If a line of the material holds the string "endpoints", please copy it.

*** Opening of Records for the exercise ***

`src/sv/hsa_pkg.sv`:
```
// shared types and constants for the handle slot allocator
// no dependencies; imported by the controller, datapath and top level
`timescale 1ns / 1ps

package hsa_pkg;

    localparam int KEY_W = 10;
    localparam int CNT_W = 11;
    localparam int CNT_MAX = 2047;
    localparam int IN_W = 24;
    localparam int OUT_W = 32;
    localparam logic [CNT_W-1:0] CAP_RESET = 11'd1024;

    typedef enum logic [1:0] {
        OP_CREATE  = 2'd0,
        OP_DESTROY = 2'd1,
        OP_QUERY   = 2'd2,
        OP_ITER    = 2'd3
    } op_t;

    // one memory word per slot
    typedef struct packed {
        logic             alive;
        logic [CNT_W-1:0] link;
    } slot_t;

    typedef struct packed {
        logic accept;
        logic exec;
        logic scan;
        logic hold_load;
    } cmd_t;

    typedef struct packed {
        logic scan_end;
        logic out_free;
    } status_t;

endpackage

```
`src/sv/hsa_controller.sv`:
```
// request sequencer for the handle slot allocator
// depends on hsa_pkg; drives the datapath through cmd_t and reads status_t
`timescale 1ns / 1ps

module hsa_controller
    import hsa_pkg::*;
(
    input  logic    clk,
    input  logic    rst_n,
    input  logic    s_tvalid,
    input  op_t     in_op,
    input  status_t st,
    output logic    s_tready,
    output cmd_t    cmd
);

    typedef enum logic [1:0] {
        ST_IDLE,
        ST_EXEC,
        ST_SCAN,
        ST_HOLD
    } state_t;

    state_t state_reg;
    state_t state_next;
    logic   ready_reg;

    always_comb
    begin
        state_next = state_reg;
        cmd = '0;
        unique case (state_reg)
            ST_IDLE:
            begin
                // ready resets low and is registered, so it rises only after reset is released
                if (s_tvalid && ready_reg)
                begin
                    cmd.accept = 1'b1;
                    state_next = (in_op == OP_ITER) ? ST_SCAN : ST_EXEC;
                end
            end
            ST_EXEC:
            begin
                cmd.exec = 1'b1;
                state_next = st.out_free ? ST_IDLE : ST_HOLD;
            end
            ST_SCAN:
            begin
                cmd.scan = 1'b1;
                if (st.scan_end)
                begin
                    state_next = st.out_free ? ST_IDLE : ST_HOLD;
                end
            end
            ST_HOLD:
            begin
                if (st.out_free)
                begin
                    cmd.hold_load = 1'b1;
                    state_next = ST_IDLE;
                end
            end
            default:
            begin
                state_next = ST_IDLE;
            end
        endcase
    end

    always_ff @(posedge clk or negedge rst_n)
    begin
        if (!rst_n)
        begin
            state_reg <= ST_IDLE;
            ready_reg <= 1'b0;
        end
        else
        begin
            state_reg <= state_next;
            ready_reg <= (state_next == ST_IDLE);
        end
    end

    assign s_tready = ready_reg;

endmodule

```
`config.mk`:
```
export PLATFORM = sky130hd
export DESIGN_NAME = hsa_controller
export DESIGN_NICKNAME = d
export VERILOG_FILES = /design/src/sv/hsa_pkg.sv /design/src/sv/hsa_controller.sv
export SDC_FILE = /design/constraint.sdc
export NUM_CORES = 1
export LEC_CHECK = 0
export ABC_AREA = 1
export BUFFER_PORTS_ARGS = -buffer_cell sky130_fd_sc_hd__buf_4
export CAP_MARGIN = 10
export CORE_AREA = 5 5 42 44
export CTS_CLUSTER_DIAMETER = 100
export CTS_CLUSTER_SIZE = 12
export DETAILED_ROUTE_END_ITERATION = 12
export DIE_AREA = 0 0 47 49
export GPL_TIMING_DRIVEN = 0
export PLACE_DENSITY = 0.34
export SETUP_SLACK_MARGIN = 0.5
export SYNTH_ARGS = -nofsm -noshare
export SYNTH_HDL_FRONTEND = slang
export SYNTH_SLANG_ARGS = --single-unit
```
`constraint.sdc`:
```
create_clock -name clk -period 1.5 [get_ports clk]
set_input_delay 0.3 -clock clk [delete_from_list [all_inputs] [get_ports clk]]
set_output_delay 0.3 -clock clk [all_outputs]
set_load 0.01 [all_outputs]
```
# Yosys cells after proc, flatten, opt, wreduce, memory -nomap -nowiden
# Cells that the tools add are included.
[totals]
ff_bits = 3
in_bits = 7
[op_classes]
eq_ne = 4
n_reduce_logical = 3
mux = 12
[ops]
columns = ["op", "n"]
rows = [
  ["$mux 2", 5],
  ["$pmux 2 s4", 1],
  ["$eq 2x2->1 const B", 3],
  ["$mux 1", 6],
  ["$logic_not 2->1", 2],
  ["$eq 2x1->1 const B", 1],
  ["$logic_and 1x1->1", 1],
]

# Depth between registers and ports, before layout
# Gate-level depths: netlist of run 1.
[logic_depth]
depth_word = 5
depth_mapped = 6
ltp_nobuf = 6

# Worst setup path after synthesis of run 1
# No wires, ideal clock.
[synth_path]
path_kind = "register to output"
startpoint = "register state_reg[1]"
endpoint = "output port cmd[0] in the netlist's numbering"
stages_incl_launch_ff = 3
path_buffers = 0
arrival_ns = 0.721
setup_slack_ns = 0.479
t_required_ns = 1.200
cell_sequence = "dfrtp_1 > inv_1 > nor3_1"
[synth_rtl]
columns = ["item", "line", "source"]
rows = [
  ["start: declaration", "hsa_controller.sv:24", "state_t state_reg;"],
  ["start signal: assignment", "hsa_controller.sv:79", "state_reg <= state_next;"],
  ["end: declaration", "hsa_controller.sv:14", "output cmd_t cmd"],
]

==> results of run 1 <==
-- cells in the mapped netlist, drive strengths merged --
master and instances:
nand2 8, inv 6, nor2 5, dfrtp 3
nand3 3, nor3 1
-- what timing repair did --
action                                 CTS  global route
setup endpoints to repair                5             7
endpoints found under the hold margin    3             0
buffers inserted                         2             2
gates resized for setup                  2             4
hold buffers                             1             0
pin swaps                                2             3
-- through the flow --
step / cell area [um^2] / instances / util [%] / hold WS, ps
after floorplan: 184 / 26 / - / 4.41
after global placement: 287 / 53 / 20.4 / 88.6
after detailed placement: 287 / 53 / 20.4 / 91.0
after CTS: 342 / 60 / 24.4 / 363
after global routing: 370 / 62 / 26.4 / 390
final: 370 / 62 / 26.4 / 364
-- critical path: cells and delay by family, from the launching register on --
family,cells,cell delay (ps)
flops,1,390
simple gates,2,130
buf+inv,2,230
-- power groups by stage --
stage / Clock (uW) / Sequential, uW / Combinational [uW]
detailed placement: 0 / 152 / 289
floorplan: 0 / 152 / 165
finish: 143 / 150 / 412
global route: 164 / 156 / 453
CTS: 147 / 152 / 342
global placement: 0 / 151 / 287
-- final cells by class --
cell class / instances / area share [%]
clock buffers: 4 / 7.09
inverters: 6 / 6.08
flip-flops and latches: 3 / 20.3
repair buffers: 16 / 35.1
well taps: 16 / 5.41
multi-input cells: 17 / 26.0
-- kinds of logic after synthesis --
kind of cell | Yosys count
buffers and inverters | 6
flip-flops | 3
AND/OR/NAND/NOR | 17
-- routing by layer --
layer | vias up | GRT usage [%] | share of wire (%)
met2 | 12 | 6.79 | 41
met4 | 0 | 1.38 | 0
met5 | - | 0 | 0
met3 | 0 | 5.17 | 17
met1 | 104 | 5.97 | 42
li1 | 116 | - | -
-- worst max path at each step --
stage	start	to	slack, ps	cells after the start
after floorplan	state_reg[1]$_DFF_PN0_	cmd[3]	500	3
after global placement	state_reg[1]$_DFF_PN0_	cmd[3]	420	4
after detailed placement	state_reg[1]$_DFF_PN0_	cmd[3]	410	4
after CTS	state_reg[0]$_DFF_PN0_	cmd[3]	180	4
after global routing	state_reg[0]$_DFF_PN0_	cmd[3]	150	4
final	state_reg[0]$_DFF_PN0_	cmd[3]	220	4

*** Close of Records for the exercise ***

Written answer —
setup endpoints to repair                5             7
endpoints found under the hold margin    3             0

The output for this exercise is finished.